Production of p-Hydroxybenzaldehyde From Phenol Using Engineered Escherichia coli.

Abstract

파라-하이드록시벤즈알데하이드는 향수, 의약품, 액정 및 식품 성분과 같은 다양한 용도의 다기능 중간체로써, 이를 제조하기 위한 화학 합성 경로가 잘 확립되었지만, 상대적으로 어려운 고온 고압의 조건 및 반응상 넣어주는 과량의 염기의 제거는 아직 문제로 남아있다. 이러한 이유로, L-타이로신과 파라-쿠마레이트로부터 재조합 대장균을 이용한 성공적인 생합성 경로가 보도되고 있다. 그러나 상대적으로 비싼 전구체의 사용은 보다 저렴하며 접근성이 높은 전구체를 사용하는 생합성의 필요성을 제공한다. 본 연구에서는 페놀로부터 파라-하이드록시벤즈알데하이드를 생산하기 위해 두 개의 모듈을 각각 대장균에서 적용하여 합쳤다. 모듈1에서 C. freundii 유래의 tyrosine phenol-lyase (TPL)와 S. espanaensis 유래의 tyrosine ammonia-lyase (TAL)가 각각 E.coli에서 이형 적으로 발현되었다. 발현과 반응성은 SDS-PAGE와 세포 생전환을 통해 확인했으며, 10 mM의 페놀이 12 시간 동안 0.8 mM의 파라-쿠마레이트로 전환되었다 (전환율 8 %). 모듈 2에서는 B.glumae 유래의 feruloyl coa synthase (FCS)와 enoyl coa hydratase/aldolase (ECH)를 이형 적으로 발현하였다. 5 mM 의 파라방향족 알데하이드의 환원이 감소된 균주를 도입하고 포도당을 반응상에 넣어줌으로써, 12 시간 동안 5 mM의 파라 쿠마레이트로부터 4.4 mM의 파라히드록시벤즈알데히드를 얻을 수 있었다. (전환율90 %) 최종적으로 하나의 세포에서 모듈 1과 모듈 2를 구성하는 유전자를 발현하였고, 이 세포를 통해12 시간 동안 5 mM의 페놀이0.06 mM의 파라-히드록시벤즈알데히드로 전환될 수 있었다. 낮은 전환율에도 불구하고, 이 결과는 처음으로 E.coli의 페놀로부터 파라-히드록시벤즈알데히드의 생전환을 보도하는데 그 의의가 있다.
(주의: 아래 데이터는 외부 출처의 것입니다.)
[config.mk]
export PLATFORM = sky130hd
export DESIGN_NAME = angle_serial_pwm_readout
export DESIGN_NICKNAME = d
export VERILOG_FILES = /design/src/design/angle_readout_pkg.sv /design/src/design/angle_serial_pwm_readout.sv
export SDC_FILE = /design/constraint.sdc
export NUM_CORES = 1
export LEC_CHECK = 0
export BUFFER_PORTS_ARGS = -buffer_cell sky130_fd_sc_hd__buf_2
export CORE_MARGIN = 1.5
export CORE_UTILIZATION = 40
export CTS_BUF_LIST = sky130_fd_sc_hd__clkbuf_8
export DETAILED_ROUTE_END_ITERATION = 10
export GPL_ROUTABILITY_DRIVEN = 1
export PLACE_DENSITY = 0.52
export SLEW_MARGIN = 25
export SYNTH_ARGS = -nofsm -noshare
export SYNTH_HDL_FRONTEND = slang
export SYNTH_SLANG_ARGS = --single-unit
export TNS_END_PERCENT = 100
[constraint.sdc]
create_clock -name sys_clk -period 5 [get_ports sys_clk]
set_input_delay 1 -clock sys_clk [delete_from_list [all_inputs] [get_ports sys_clk]]
set_output_delay 1 -clock sys_clk [all_outputs]
set_load 0.02 [all_outputs]
[src/design/angle_readout_pkg.sv]
// Constants and carrier types of the angle serial and PWM readout.
// Assumes a single 40 MHz system clock.
package angle_readout_pkg;

   localparam int SYS_CLK_MHZ = 40;

   // Serial frame layout.
   localparam int CMD_BITS     = 5;
   localparam int PAYLOAD_BITS = 16;
   localparam int FRAME_BITS   = CMD_BITS + PAYLOAD_BITS;

   // Two-wire clock timeout, least time rounded up to cycles.
   localparam int TIMEOUT_NS     = 20000;
   localparam int TIMEOUT_CYCLES = (TIMEOUT_NS * SYS_CLK_MHZ + 999) / 1000;

   // One PWM step at its nominal length, and the period in steps.
   localparam int PWM_LSB_NS     = 2260;
   localparam int PWM_LSB_CYCLES = (PWM_LSB_NS * SYS_CLK_MHZ) / 1000;
   localparam int PWM_PERIOD_LSB = 257;

   // Command codes.
   localparam logic [4:0] CMD_READ_ANGLE   = 5'h00;
   localparam logic [4:0] CMD_LOW_POWER    = 5'h10;
   localparam logic [4:0] CMD_POWER_DOWN   = 5'h11;
   localparam logic [4:0] CMD_WAKE_UP      = 5'h12;
   localparam logic [4:0] CMD_WRITE_CONFIG = 5'h17;

   // Payload fields.
   localparam int PAY_VALID_POS   = 8;
   localparam int CFG_HYST_DIS_POS = 0;

   // Reset values.
   localparam logic [7:0] ANGLE_RESET = 8'h00;

   typedef enum logic [1:0] {
      PWR_NORMAL = 2'b00,
      PWR_LOW    = 2'b01,
      PWR_DOWN   = 2'b10
   } power_type;

   typedef enum logic [0:0] {
      PH_CMD  = 1'b0,
      PH_DATA = 1'b1
   } phase_type;

   typedef struct packed {
      logic       valid;
      logic [7:0] angle;
   } sample_type;

   typedef struct packed {
      logic [2:0]       sclk_sync;
      logic [1:0]       cs_sync;
      logic [1:0]       sdi_sync;
      logic [1:0]       wire_sync;
      logic [1:0]       test_sync;
      phase_type        phase;
      logic [4:0]       bit_cnt;
      logic [4:0]       cmd;
      logic [15:0]      shift;
      logic [15:0]      wdata;
      logic             oe;
      logic             int_sel;
      logic [9:0]       to_cnt;
      sample_type [1:0] fifo;
      logic [1:0]       fifo_cnt;
      logic [7:0]       rep_angle;
      logic             rep_valid;
      logic             dir_up;
      logic             hyst_dis;
      power_type        power;
      logic [6:0]       pwm_div;
      logic [8:0]       pwm_phase;
      logic [7:0]       pwm_angle;
      logic             pwm_valid;
      logic             pwm_out;
   } state_type;

endpackage

[src/design/angle_serial_pwm_readout.sv]
// Serial command/readout port and PWM output of the angle sensor.
// Assumes samples arrive from the sensor core on sys_clk with valid/ready,
// and that the serial clock, select, data and straps are asynchronous pins.
module angle_serial_pwm_readout (
   input  wire logic                          sys_clk,
   input  wire logic                          rst,
   input  wire logic                          serial_clk,
   input  wire logic                          chip_select,
   input  wire logic                          serial_data_i,
   output logic                               serial_data_o,
   output logic                               serial_data_oe,
   output logic                               derived_select_out,
   input  wire logic                          wire_count_select,
   input  wire logic                          test_mode_strap,
   input  angle_readout_pkg::sample_type      sample_in,
   input  wire logic                          sample_valid,
   output logic                               sample_ready,
   output logic                               pwm_out,
   output angle_readout_pkg::power_type       power_mode,
   output logic                               hyst_disabled
);

   ////////////////////////////////////////////////////////////////////////////
   // State.

   angle_readout_pkg::state_type q;
   angle_readout_pkg::state_type d;

   logic rise;
   logic fall;
   logic two_wire;
   logic sel_active;
   logic drain;

   assign rise     = q.sclk_sync[1] & ~q.sclk_sync[2];
   assign fall     = ~q.sclk_sync[1] & q.sclk_sync[2];
   assign two_wire = q.wire_sync[1];
   assign sel_active = two_wire ? (q.int_sel | rise) : q.cs_sync[1];
   assign drain    = (q.phase != angle_readout_pkg::PH_DATA) && (q.fifo_cnt != 2'd0);

   function automatic logic cmd_drives(input logic [4:0] c);
      cmd_drives = (c != angle_readout_pkg::CMD_WRITE_CONFIG);
   endfunction

   ////////////////////////////////////////////////////////////////////////////
   // Next state.

   always_comb begin
      angle_readout_pkg::sample_type head;
      logic [4:0]  new_cmd;
      logic [7:0]  diff;
      logic        up;
      logic [8:0]  nphase;
      head    = q.fifo[0];
      new_cmd = {q.cmd[3:0], q.sdi_sync[1]};
      diff    = 8'h00;
      up      = 1'b0;
      nphase  = q.pwm_phase;
      d = q;

      d.sclk_sync = {q.sclk_sync[1:0], serial_clk};
      d.cs_sync   = {q.cs_sync[0], chip_select};
      d.sdi_sync  = {q.sdi_sync[0], serial_data_i};
      d.wire_sync = {q.wire_sync[0], wire_count_select};
      d.test_sync = {q.test_sync[0], test_mode_strap};

      // Internal select of the two-wire mode.
      if (two_wire) begin
         if (rise) begin
            d.int_sel = 1'b1;
            d.to_cnt  = 10'h000;
         end else if (q.int_sel) begin
            d.to_cnt = q.to_cnt + 10'h001;
            if (q.to_cnt == 10'(angle_readout_pkg::TIMEOUT_CYCLES - 1)) begin
               d.int_sel = 1'b0;
            end
         end
      end else begin
         d.int_sel = 1'b0;
         d.to_cnt  = 10'h000;
      end

      // Serial frame engine.
      if (!sel_active || (two_wire && !d.int_sel) || q.test_sync[1]) begin
         d.phase   = angle_readout_pkg::PH_CMD;
         d.bit_cnt = 5'h00;
         d.oe      = 1'b0;
      end else if (rise) begin
         if (q.phase == angle_readout_pkg::PH_CMD) begin
            d.cmd     = new_cmd;
            d.bit_cnt = q.bit_cnt + 5'h01;
            if (q.bit_cnt == 5'(angle_readout_pkg::CMD_BITS - 1)) begin
               d.phase   = angle_readout_pkg::PH_DATA;
               d.bit_cnt = 5'h00;
               d.shift   = 16'h0000;
               if (new_cmd == angle_readout_pkg::CMD_READ_ANGLE) begin
                  d.shift[7:0] = q.rep_angle;
                  d.shift[angle_readout_pkg::PAY_VALID_POS] = q.rep_valid;
               end
            end
         end else begin
            d.wdata   = {q.wdata[14:0], q.sdi_sync[1]};
            d.bit_cnt = q.bit_cnt + 5'h01;
            if (q.bit_cnt == 5'(angle_readout_pkg::PAYLOAD_BITS - 1)) begin
               d.phase   = angle_readout_pkg::PH_CMD;
               d.bit_cnt = 5'h00;
               d.oe      = 1'b0;
               case (q.cmd)
                  angle_readout_pkg::CMD_LOW_POWER:  d.power = angle_readout_pkg::PWR_LOW;
                  angle_readout_pkg::CMD_POWER_DOWN: d.power = angle_readout_pkg::PWR_DOWN;
                  angle_readout_pkg::CMD_WAKE_UP:    d.power = angle_readout_pkg::PWR_NORMAL;
                  angle_readout_pkg::CMD_WRITE_CONFIG: begin
                     d.hyst_dis = d.wdata[angle_readout_pkg::CFG_HYST_DIS_POS];
                  end
                  default: d.power = q.power;
               endcase
            end
         end
      end else if (fall && q.phase == angle_readout_pkg::PH_DATA) begin
         // The falling edge sits half a serial clock after the rising one.
         if (q.bit_cnt == 5'h00) begin
            d.oe = cmd_drives(q.cmd);
         end else begin
            d.shift = {q.shift[14:0], 1'b0};
         end
      end

      // Two-entry sample buffer; the drain stalls during a data phase.
      if (drain) begin
         d.fifo[0] = q.fifo[1];
      end
      if (sample_valid && q.fifo_cnt != 2'd2) begin
         if (drain) begin
            d.fifo[q.fifo_cnt - 2'd1] = sample_in;
         end else begin
            d.fifo[q.fifo_cnt[0]] = sample_in;
         end
      end
      d.fifo_cnt = q.fifo_cnt + 2'((sample_valid && q.fifo_cnt != 2'd2) ? 1 : 0)
                   - 2'(drain ? 1 : 0);

      // Reported angle with direction hysteresis.
      if (drain) begin
         diff = head.angle - q.rep_angle;
         up   = ~diff[7];
         if (!head.valid) begin
            d.rep_valid = 1'b0;
         end else if (!q.rep_valid || q.hyst_dis) begin
            d.rep_valid = 1'b1;
            d.rep_angle = head.angle;
         end else if (diff != 8'h00) begin
            if (up == q.dir_up) begin
               d.rep_angle = head.angle;
            end else if (diff != 8'h01 && diff != 8'hff) begin
               d.rep_angle = head.angle;
               d.dir_up    = up;
            end
         end
      end

      // PWM generator.
      if (q.pwm_div == 7'(angle_readout_pkg::PWM_LSB_CYCLES - 1)) begin
         d.pwm_div = 7'h00;
         nphase = q.pwm_phase + 9'h001;
         if (q.pwm_phase == 9'(angle_readout_pkg::PWM_PERIOD_LSB - 1)) begin
            nphase      = 9'h000;
            d.pwm_angle = q.rep_angle;
            d.pwm_valid = q.rep_valid;
         end
         d.pwm_phase = nphase;
         d.pwm_out   = d.pwm_valid && (nphase <= {1'b0, d.pwm_angle});
      end else begin
         d.pwm_div = q.pwm_div + 7'h01;
      end
   end

   ////////////////////////////////////////////////////////////////////////////
   // Registers.

   always_ff @(posedge sys_clk or posedge rst) begin
      if (rst) begin
         q           <= '0;
         q.rep_angle <= angle_readout_pkg::ANGLE_RESET;
         q.power     <= angle_readout_pkg::PWR_NORMAL;
         q.phase     <= angle_readout_pkg::PH_CMD;
      end else begin
         q <= d;
      end
   end

   ////////////////////////////////////////////////////////////////////////////
   // Outputs.

   // In four-wire mode the raw select gates the enable so the line floats within 30 ns,
   // which the synchroniser latency could not meet.
   assign serial_data_oe     = q.oe & (two_wire | chip_select);
   assign serial_data_o      = q.shift[15];
   assign derived_select_out = q.int_sel;
   assign sample_ready       = (q.fifo_cnt != 2'd2);
   assign pwm_out            = q.pwm_out;
   assign power_mode         = q.power;
   assign hyst_disabled      = q.hyst_dis;

endmodule // angle_serial_pwm_readout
p-Hydroxybenzaldehyde (pHBAL) is versatile intermediate for various applications such as perfumes, medicines, liquid crystals as well as food ingredients. Along with great attentions for pHBAL, its chemical synthetic routes have been well established. However, relatively harsh condition and removal of large excess amount of base is still problematic. For these reasons, successful biosynthetic routes using engineered E.coli, from L-tyrosine and p-coumaric acid (pCA), have been done. Nevertheless, the use of relatively expensive precursor provides the necessity of new biosynthetic route from more simple and available precursor. To produce pHBAL from more cheap and available phenol, two modules were separately applied and combined into E.coli. In the module 1, tyrosine phenol lyase (TPL) from Citrobacter freundii and tyrosine ammonia lyase (TAL) from Saccharothrix espanaensis were heterogously expressed in E.coli respectively. The expressions and activity were confirmed through SDS-PAGE and biotransformation in which 10 mM of phenol converted into 0.8 mM of pCA in 12h (8 %). In the module 2, 4.5 mM of pHBAL (90 %) was formed from 5 mM of pCA using heterogously expressed feruloyl CoA synthase (FCS) and enoyl CoA hydratase/aldolase (ECH) in 12h. Finally, the module 1 and module 2 were combined, showing to produce 0.06 mM of pHBAL from 5 mM of phenol (1.2 %) in 12h. Despite of the low conversion, this result demonstrated de-novo synthesis of pHBAL from phenol in E.coli for the first time.